• **Instructions to follow**
After reading the entries below, copy word for word the lines from the first through the line containing "60 | 3.75 | 1 | 0 |", and stop there.

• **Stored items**

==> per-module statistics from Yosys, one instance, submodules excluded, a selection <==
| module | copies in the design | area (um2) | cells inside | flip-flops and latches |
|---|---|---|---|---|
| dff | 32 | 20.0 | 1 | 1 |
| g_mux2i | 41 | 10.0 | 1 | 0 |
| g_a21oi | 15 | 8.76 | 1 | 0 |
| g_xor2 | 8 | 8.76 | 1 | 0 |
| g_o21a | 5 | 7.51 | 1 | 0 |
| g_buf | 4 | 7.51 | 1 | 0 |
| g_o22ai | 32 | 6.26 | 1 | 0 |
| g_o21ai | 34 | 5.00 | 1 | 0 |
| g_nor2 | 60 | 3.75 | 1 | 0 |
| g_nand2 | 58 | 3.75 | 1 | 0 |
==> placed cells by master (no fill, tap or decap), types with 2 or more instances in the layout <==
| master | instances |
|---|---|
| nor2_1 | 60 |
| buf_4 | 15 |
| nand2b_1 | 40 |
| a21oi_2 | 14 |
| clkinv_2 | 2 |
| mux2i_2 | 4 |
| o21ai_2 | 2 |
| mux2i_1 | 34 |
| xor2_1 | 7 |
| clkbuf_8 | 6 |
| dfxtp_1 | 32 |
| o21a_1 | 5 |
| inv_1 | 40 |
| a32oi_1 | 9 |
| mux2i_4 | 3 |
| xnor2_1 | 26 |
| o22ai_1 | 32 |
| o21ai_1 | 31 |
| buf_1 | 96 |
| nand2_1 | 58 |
Background: an optimization exercise with open tools, aiming at small area. Do not read the settings as production practice. In this exercise RTL edits were held to simulation tests only and were not proved equivalent to the original. Power figures rest on the tool's default switching activity, not on a simulated workload.

File: flow/run.sh
#!/bin/bash
# synth_recipe.tcl (not shown) runs the flow's synth.tcl, then flattens the netlist and writes it again
# the make line also repeats each setting of config.mk as NAME=value (left out here)
make -C /OpenROAD-flow-scripts/flow DESIGN_CONFIG=/design/flow/config.mk WORK_HOME=/design/flow/orfs CLKGATE_MAP_FILE= SYNTH_SCRIPT=/design/flow/synth_recipe.tcl finish
File: flow/config.mk
export PLATFORM = sky130hd
export DESIGN_NAME = processor
export DESIGN_NICKNAME = processor
export VERILOG_FILES = /design/flow/design.v
export SDC_FILE = /design/flow/constraint.sdc
export NUM_CORES = 4
export LEC_CHECK = 0
export CAP_MARGIN = 20
export CORE_MARGIN = 2
export CORE_UTILIZATION = 40
export SLEW_MARGIN = 20
File: flow/constraint.sdc
create_clock -name core_clock -period 12.0 [get_ports {clk}]
set_input_delay 2.4000 -clock core_clock [delete_from_list [all_inputs] [get_ports {clk}]]
set_output_delay 2.4000 -clock core_clock [all_outputs]
set_load 0.01 [all_outputs]
File: flow/design.v
module add4(
    input wire [31:0] pc_in,
    output wire [31:0] pc_out
);
        assign pc_out = pc_in + 4;
endmodule
module mux(
    input wire [31:0] i0,
    input wire [31:0] i1,
    input wire sel,
    output wire [31:0] y
);
    assign y = (sel == 1'b1) ? i1 : i0;
endmodule
module alu(
    input wire [31:0] operandA,
    input wire [31:0] operandB,
    input wire sub,
    input wire arith,
    input wire [2:0] f3,
    output wire [31:0] sum,
    output wire eq,
    output wire ltu,
    output wire lt,
    output reg [31:0] result
);
    wire [32:0] s = {1'b0, operandA} + {1'b0, operandB ^ {32{sub}}} + {32'b0, sub};
    assign sum = s[31:0];
    assign eq = (s[31:0] == 32'b0);
    assign ltu = ~s[32];
    assign lt = (operandA[31] ^ operandB[31]) ? operandA[31] : ltu;
    wire left = (f3 == 3'b001);
    reg [31:0] ra, rr;
    integer i;
    always @(*) for (i = 0; i < 32; i = i + 1) ra[i] = operandA[31 - i];
    wire [31:0] shin = left ? ra : operandA;
    wire [31:0] shr = $signed({arith & ~left & operandA[31], shin}) >>> operandB[4:0];
    always @(*) for (i = 0; i < 32; i = i + 1) rr[i] = shr[31 - i];
    always @(*) begin
        case (f3)
            3'b000: result = sum;
            3'b001: result = rr;
            3'b010: result = {31'b0, lt};
            3'b011: result = {31'b0, ltu};
            3'b100: result = operandA ^ operandB;
            3'b101: result = shr;
            3'b110: result = operandA | operandB;
            default: result = operandA & operandB;
        endcase
    end
endmodule
module program_counter(
    input wire clk,
    input wire reset,
    input wire [31:1] pc_in,
    output wire [31:0] pc_out
);
    reg [31:1] pc_reg;
    assign pc_out = {pc_reg, 1'b0};
    always @(posedge clk or posedge reset) begin
        if (reset) pc_reg <= 31'h0;
        else pc_reg <= pc_in;
    end
endmodule
module register_file(
    input wire clk,
    input wire reset,
    input wire [4:0] read_addr1,
    input wire [4:0] read_addr2,
    input wire write_enable,
    input wire [4:0] write_addr,
    input wire [31:0] write_data,
    output wire [31:0] data_out1,
    output wire [31:0] data_out2,
    output wire [31:0] x1,
    output wire [31:0] x2,
    output wire [31:0] x3,
    output wire [31:0] x4
);
    reg [31:0] rlo [1:4];
    reg [31:0] rhi [5:31];
    reg [31:5] valid;
    assign x1 = rlo[1];
    assign x2 = rlo[2];
    assign x3 = rlo[3];
    assign x4 = rlo[4];
    integer i;
    always @(posedge clk or posedge reset) begin
        if (reset) begin
            for (i = 1; i <= 4; i = i + 1) rlo[i] <= 32'b0;
            valid <= 27'b0;
        end else if (write_enable) begin
            for (i = 1; i <= 4; i = i + 1)
                if (write_addr == i) rlo[i] <= write_data;
            for (i = 5; i <= 31; i = i + 1)
                if (write_addr == i) valid[i] <= 1'b1;
        end
    end
    always @(posedge clk) begin
        if (write_enable)
            for (i = 5; i <= 31; i = i + 1)
                if (write_addr == i) rhi[i] <= write_data;
    end
    reg [31:0] r1, r2;
    always @(*) begin
        r1 = 32'b0;
        r2 = 32'b0;
        for (i = 1; i <= 4; i = i + 1) begin
            r1 = r1 | (rlo[i] & {32{read_addr1 == i}});
            r2 = r2 | (rlo[i] & {32{read_addr2 == i}});
        end
        for (i = 5; i <= 31; i = i + 1) begin
            r1 = r1 | (rhi[i] & {32{read_addr1 == i && valid[i]}});
            r2 = r2 | (rhi[i] & {32{read_addr2 == i && valid[i]}});
        end
    end
    assign data_out1 = r1;
    assign data_out2 = r2;
endmodule
module control(
    input wire [31:0] instruction,
    input wire [31:0] address_from_pc,
    input wire [31:0] data_from_rs2,
    input wire [31:0] data_from_mem,
    input wire [1:0] mem_addr_lo,      
    input wire eq,
    input wire lt,
    input wire ltu,
    output wire [4:0] read_addr_rs1,   
    output wire [4:0] read_addr_rs2,
    output wire [4:0] write_addr_register_file,
    output wire write_enable_register_file,
    output wire sel_pc_a,              
    output wire [31:0] operand_b,      
    output wire alu_sub,
    output wire alu_arith,
    output wire [2:0] alu_f3,
    output wire jump,                  
    output wire branch_taken,
    output wire [31:0] branch_imm,
    output wire wb_link,               
    output wire wb_load,               
    output wire [31:0] load_data,
    output wire write_enable_data_mem,
    output wire read_enable_data_mem,
    output wire [31:0] data_to_mem,
    output wire [3:0] strobe_to_mem
);
    wire [31:0] ins = instruction;
    wire [2:0] f3 = ins[14:12];
    wire alt = (ins[31:25] == 7'b0100000);
    wire ok = (ins[1:0] == 2'b11);
    wire [4:0] op = ins[6:2];
    wire is_op    = ok && op == 5'b01100;
    wire is_opimm = ok && op == 5'b00100;
    wire is_lui   = ok && op == 5'b01101;
    wire is_auipc = ok && op == 5'b00101;
    wire is_jal   = ok && op == 5'b11011;
    wire is_jalr  = ok && op == 5'b11001;
    wire is_br    = ok && op == 5'b11000;
    wire is_load  = ok && op == 5'b00000;
    wire is_store = ok && op == 5'b01000;
    wire [31:0] immI = {{20{ins[31]}}, ins[31:20]};
    wire [31:0] immS = {{20{ins[31]}}, ins[31:25], ins[11:7]};
    wire [31:0] immB = {{20{ins[31]}}, ins[7], ins[30:25], ins[11:8], 1'b0};
    wire [31:0] immU = {ins[31:12], 12'b0};
    wire [31:0] immJ = {{12{ins[31]}}, ins[19:12], ins[20], ins[30:21], 1'b0};
    assign read_addr_rs1 = (is_lui | is_auipc | is_jal) ? 5'd0 : ins[19:15];
    assign read_addr_rs2 = ins[24:20];
    assign write_addr_register_file = ins[11:7];
    assign write_enable_register_file = is_op | is_opimm | is_lui | is_auipc | is_jal | is_jalr | is_load;
    assign sel_pc_a = is_auipc | is_jal;
    assign operand_b = (is_op | is_br) ? data_from_rs2 :
                       is_store ? immS :
                       (is_lui | is_auipc) ? immU :
                       is_jal ? immJ : immI;
    assign alu_sub = is_br | ((is_op | is_opimm) & (f3[2:1] == 2'b01)) | (is_op & f3 == 3'b000 & alt);
    assign alu_arith = alt;
    assign alu_f3 = (is_op | is_opimm) ? f3 : 3'b000;
    assign jump = is_jal | is_jalr;
    assign branch_taken = is_br & (f3[2] ? ((f3[1] ? ltu : lt) ^ f3[0]) : (~f3[1] & (eq ^ f3[0])));
    assign branch_imm = immB;
    assign wb_link = is_jal | is_jalr;
    assign wb_load = is_load;
    wire [7:0] lbyte = mem_addr_lo[1] ? (mem_addr_lo[0] ? data_from_mem[31:24] : data_from_mem[23:16])
                                      : (mem_addr_lo[0] ? data_from_mem[15:8] : data_from_mem[7:0]);
    wire [15:0] lhalf = mem_addr_lo[1] ? data_from_mem[31:16] : data_from_mem[15:0];
    reg [31:0] ld;
    always @(*) begin
        case (f3)
            3'b000: ld = {{24{lbyte[7]}}, lbyte};
            3'b100: ld = {24'b0, lbyte};
            3'b001: ld = {{16{lhalf[15]}}, lhalf};
            3'b101: ld = {16'b0, lhalf};
            3'b010: ld = data_from_mem;
            default: ld = 32'b0;
        endcase
    end
    assign load_data = ld;
    assign read_enable_data_mem = is_load;
    assign write_enable_data_mem = is_store & ~f3[2] & ~(f3[1] & f3[0]);
    assign strobe_to_mem = f3[1] ? 4'b1111 :
                           f3[0] ? (mem_addr_lo[1] ? 4'b1100 : 4'b0011) :
                           (4'b0001 << mem_addr_lo);
    assign data_to_mem[7:0]   = data_from_rs2[7:0];
    assign data_to_mem[15:8]  = (f3[1] | f3[0]) ? data_from_rs2[15:8] : data_from_rs2[7:0];
    assign data_to_mem[23:16] = f3[1] ? data_from_rs2[23:16] : data_from_rs2[7:0];
    assign data_to_mem[31:24] = f3[1] ? data_from_rs2[31:24] : f3[0] ? data_from_rs2[15:8] : data_from_rs2[7:0];
endmodule
module processor(
    input wire clk,
    input wire reset,
    output [31:0] imem_addr,
    input wire [31:0] imem_data,
    output [31:0] dmem_addr,
    output [31:0] dmem_wdata,
    output [3:0] dmem_wstrb,
    output dmem_we,
    output dmem_re,
    input wire [31:0] dmem_rdata,
    output [31:0] x1,
    output [31:0] x2,
    output [31:0] x3,
    output [31:0] x4
);
    wire [31:0] pc;
    wire [31:0] rs1_data, rs2_data;
    wire [4:0] ra1, ra2, wa;
    wire rf_we;
    wire [31:0] wb;
    wire sel_pc_a, alu_sub, alu_arith, jump, branch_taken, wb_link, wb_load;
    wire [2:0] alu_f3;
    wire [31:0] operand_a, operand_b, sum, result, branch_imm, load_data;
    wire eq, lt, ltu;
    assign imem_addr = pc;
    assign dmem_addr = sum;
    register_file register_file0(
        .clk(clk), .reset(reset),
        .read_addr1(ra1), .read_addr2(ra2),
        .write_enable(rf_we), .write_addr(wa), .write_data(wb),
        .data_out1(rs1_data), .data_out2(rs2_data),
        .x1(x1), .x2(x2), .x3(x3), .x4(x4)
    );
    control control0(
        .instruction(imem_data),
        .address_from_pc(pc),
        .data_from_rs2(rs2_data),
        .data_from_mem(dmem_rdata),
        .mem_addr_lo(sum[1:0]),
        .eq(eq), .lt(lt), .ltu(ltu),
        .read_addr_rs1(ra1), .read_addr_rs2(ra2),
        .write_addr_register_file(wa),
        .write_enable_register_file(rf_we),
        .sel_pc_a(sel_pc_a),
        .operand_b(operand_b),
        .alu_sub(alu_sub), .alu_arith(alu_arith), .alu_f3(alu_f3),
        .jump(jump), .branch_taken(branch_taken), .branch_imm(branch_imm),
        .wb_link(wb_link), .wb_load(wb_load), .load_data(load_data),
        .write_enable_data_mem(dmem_we),
        .read_enable_data_mem(dmem_re),
        .data_to_mem(dmem_wdata),
        .strobe_to_mem(dmem_wstrb)
    );
    assign operand_a = rs1_data | (pc & {32{sel_pc_a}});
    alu alu0(
        .operandA(operand_a), .operandB(operand_b),
        .sub(alu_sub), .arith(alu_arith), .f3(alu_f3),
        .sum(sum), .eq(eq), .ltu(ltu), .lt(lt),
        .result(result)
    );
    wire [31:1] pc_next_seq = pc[31:1] + (branch_taken ? branch_imm[31:1] : 31'd2);
    wire [31:1] pc_in = jump ? sum[31:1] : pc_next_seq;
    assign wb = wb_link ? {pc_next_seq, 1'b0} : wb_load ? load_data : result;
    program_counter program_counter0(
        .clk(clk), .reset(reset),
        .pc_in(pc_in), .pc_out(pc)
    );
endmodule
==> results.txt <==
-- per-layer routing --
layer | track usage [%] | wire length, um | vias up | part of all wire (%)
met4 | 45.2 | 44400 | 40 | 11
met3 | 30.6 | 69100 | 2285 | 17
met1 | 62.9 | 133000 | 30100 | 33
li1 | - | - | 22400 | -
met2 | 75.8 | 159000 | 6883 | 39
met5 | 1.06 | 602 | - | 0.15
-- worst max-delay path by stage --
stage / to / slack [ns] / start / cells after the start
3_3_place_gp: register_file0.rhi[20][28] / -3.17 / imem_data[4] / 47
4_1_cts: register_file0.rhi[14][31] / -0.84 / imem_data[2] / 50
2_1_floorplan: register_file0.rhi[10][31] / -0.37 / imem_data[21] / 48
3_5_place_dp: register_file0.rhi[7][28] / -3.12 / imem_data[2] / 49
5_1_grt: register_file0.rhi[24][31] / -0.91 / imem_data[6] / 49
6_report: register_file0.rhi[16][31] / -0.86 / imem_data[16] / 47
-- logic make-up after synthesis --
kind of cell | count (synthesis) | synth area share (%)
simple gates | 1261 | 11.4
compound gates | 1669 | 22.3
fa+ha+maj | 127 | 2.88
mux | 190 | 3.81
xor+xnor | 81 | 1.27
flops | 1050 | 54.9
buf+inv | 505 | 3.44
other cells | 1 | 0.00673
-- final cells by class --
| type | instances | area (um2) | share of cell area, % |
|---|---|---|---|
| Antenna cell | 47 | 118 | 0.152 |
| Clock buffer | 152 | 3210 | 4.16 |
| Clock inverter | 67 | 892 | 1.15 |
| Inverter | 115 | 500 | 0.647 |
| Multi-Input combinational cell | 3329 | 25500 | 32.9 |
| Sequential cell | 1050 | 30600 | 39.6 |
| Tap cell | 1794 | 2240 | 2.90 |
| Timing Repair Buffer | 1557 | 14300 | 18.4 |
| Timing Repair inverter | 2 | 22.5 | 0.0291 |
-- worst max-delay path, delay by kind of cell --
family                     cells  cell delay [ns]
buffers and inverters          9             1.71
adders and majority gates      3             0.78
AOI/OAI and AO/OA             16             4.34
and+or+nand+nor               17             3.74
xor gates and xnor gates       1             0.13
muxes                          1             0.22
-- cell usage after synthesis (59+ instances only) --
cell / number
a21oi_1: 223
a22o_1: 165
nor3_1: 85
clkbuf_1: 319
mux2_2: 69
mux2i_1: 110
a221oi_1: 151
a222oi_1: 102
a22oi_1: 457
nand3_1: 155
nand2_1: 330
xnor2_1: 61
nor2_1: 235
nand4_1: 122
dfrtp_1: 186
and3_1: 94
o21ai_0: 180
ha_1: 125
edfxtp_1: 864
inv_1: 113
buf_1: 59
-- repair_timing --
item / CTS / global route
resized for setup: 189 / 260
pin swaps: 72 / 128
cloned: 3 / 9
setup endpoints to repair: 828 / 745
buffers inserted: 34 / 70
hold buffers: 0 / 0
-- metrics by stage --
stage                     hold slack, ns  area [um2]
after floorplan                    0.475       56200
after global placement             0.548       70200
after detailed placement           0.546       70200
after CTS                          0.563       75400
after global routing               0.593       77200
final                              0.594       77300
-- where the power goes --
| group | internal (mW) | total, mW | switching [mW] |
|---|---|---|---|
| clock | 2.23 | 3.89 | 1.66 |
| sequential | 4.15 | 4.41 | 0.255 |
| combinational | 0.938 | 2.34 | 1.40 |
==> impl_metrics.toml <==
[run_status]
status = "failed layout checks"
so.violations = "negative setup slack"

[power_and_ir_drop]
vdd_drop_max_mv = 0.136
power_density_nw_per_um2 = 138
total_power_mw = 10.6
leakagePower_nw = 29.8

[sta]
fin_crit_sh_pct = 107
hold_violations = 0
worst_slew_pin_slew_ns = 1.35
fin_skew_ns = 0.0899
fmax_mhz = 77.8
fin_setup_tns_ns = -181.92
slew-limit-headroom_pct = 9.25
final.setup.worst_slack_ns = -0.862
post-route-min-period_ns = 12.86
setup_viol = 529
finalMaxSlewViolations = 0
rsz0062_at_grt = "yes"

[setup_path]
rrSetupSlack_ns = 0.65
r2r_end = "register_file0.rhi[16][31]"
criticalPathCategory = "primary input to flop"
cp-end-kind = "flop"
worstSetupStartpointType = "primary input"
arrival_ns = 13.39
crit_fanout = 27
cp_slowest_cell = "a222oi_1"
ff2ff_path_depth = 49
worstPathRequired_ns = 12.53
r2r_start = "register_file0.valid[15]"
crit_path_max_incr_delay_ns = 0.53

[drt]
dr.pass1.iters = 12
via_count = 61700
viasPerCell = 7.61
ant_nets = 0
drt_iter0_markers = 14000
wire_per_inst_um = 50.1
drc = 0
wl_mm = 406

[yosys]
synth_area_leader_cell = "edfxtp_1"
syn_nets = 5077
synthDistinctLibCells = 93
seq_area_frac_synth_pct = 54.9
syn_avg_cell_area_um2 = 11.4
synth_area_um2 = 55800
synth_flop_cell = "edfxtp_1"
yosysWarnings = 6
synth.area.top_cells = "edfxtp_1 47%, dfrtp_1 8.3%, a22oi_1 6.2%"
synth_edf_count = 864
async_flop_share_pct = 17.7
synth_cells = 4884
synth_seq_cells = 1050
synthDominantCellAreaShare_pct = 46.5

[cells_and_area]
area_delta_synth_final_pct = 38.7
mostFrequentLayoutCells = "1086 x buf_4, 864 x edfxtp_1, 450 x a22oi_1"
fill_cells = 11800
nNetsFinal = 6363
largest_reg_flops = 864
fin_cells = 8113
drive_gt1_share_pct = 30.8
layout_commonest_cell = "buf_4"
utilization_pct = 56.1

[clock_tree]
root_buffer = "clkbuf_16"
numCtsBuffers = 115
h-tree-depth = 3
cts_sinks = 1050
clock_latency_ns = 0.80
path_clk_slew_ns = 0.06
cts_tree = "yes"
clk_path_buf_depth = 3

[floorplan]
coreArea_um2 = 138000
dieHeight_um = 377
dieWidth_um = 377
rows = 136
initial_core_util_pct = 40.5
io_pins = 296
die_area_um2 = 142000

[min_path]
holdPathStages = 2
holdPathEnd = "register_file0.rlo[4][20]"
hold_class = "flop to flop"
hp-start = "register_file0.rlo[4][20]"

[global_routing]
grt.overflow.total = 0
grt_pass1_wl_mm = 524
grt_usage_pct = 55.4
first_global_vias = 56300
grt_start_max_net_pins = 54
antenna_found_initial = 42

[placement]
portBuffers = 294
dp.cells = 7742
hpwl_mm = 291
gp_congestion = 1.16
dpl_worst_slack_ns = -3.12

[flow_run]
cap_violations = 0

-- static timing again, ports no longer ideal --
Ports are ideal in the flow. The routed layout listed here was re-timed in OpenROAD. Step 1 assumes that a clkbuf_16 drives the clock port and a buf_2 every other input. Step 2 adds t to the input delays and takes it off the output delays; t is the mean of the earliest and latest rising clock arrival at the registers after step 1. Input paths then give back, and output paths get back, about the clock's delay inside the block. Slacks: ideal ports / drivers / drivers and shift; pairs: ideal ports / drivers.
t, ns: 0.851
setup slack, ns: -0.862 / -0.795 / -1.646
latest minus earliest clock arrival (ns): 0.090 / 0.090
The setup slack of this run moves by +0.067 ns with the drivers and by -0.784 ns with both steps.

• **Response area**
==> per-module statistics from Yosys, one instance, submodules excluded, a selection <==
| module | copies in the design | area (um2) | cells inside | flip-flops and latches |
|---|---|---|---|---|
| dff | 32 | 20.0 | 1 | 1 |
| g_mux2i | 41 | 10.0 | 1 | 0 |
| g_a21oi | 15 | 8.76 | 1 | 0 |
| g_xor2 | 8 | 8.76 | 1 | 0 |
| g_o21a | 5 | 7.51 | 1 | 0 |
| g_buf | 4 | 7.51 | 1 | 0 |
| g_o22ai | 32 | 6.26 | 1 | 0 |
| g_o21ai | 34 | 5.00 | 1 | 0 |
| g_nor2 | 60 | 3.75 | 1 | 0 |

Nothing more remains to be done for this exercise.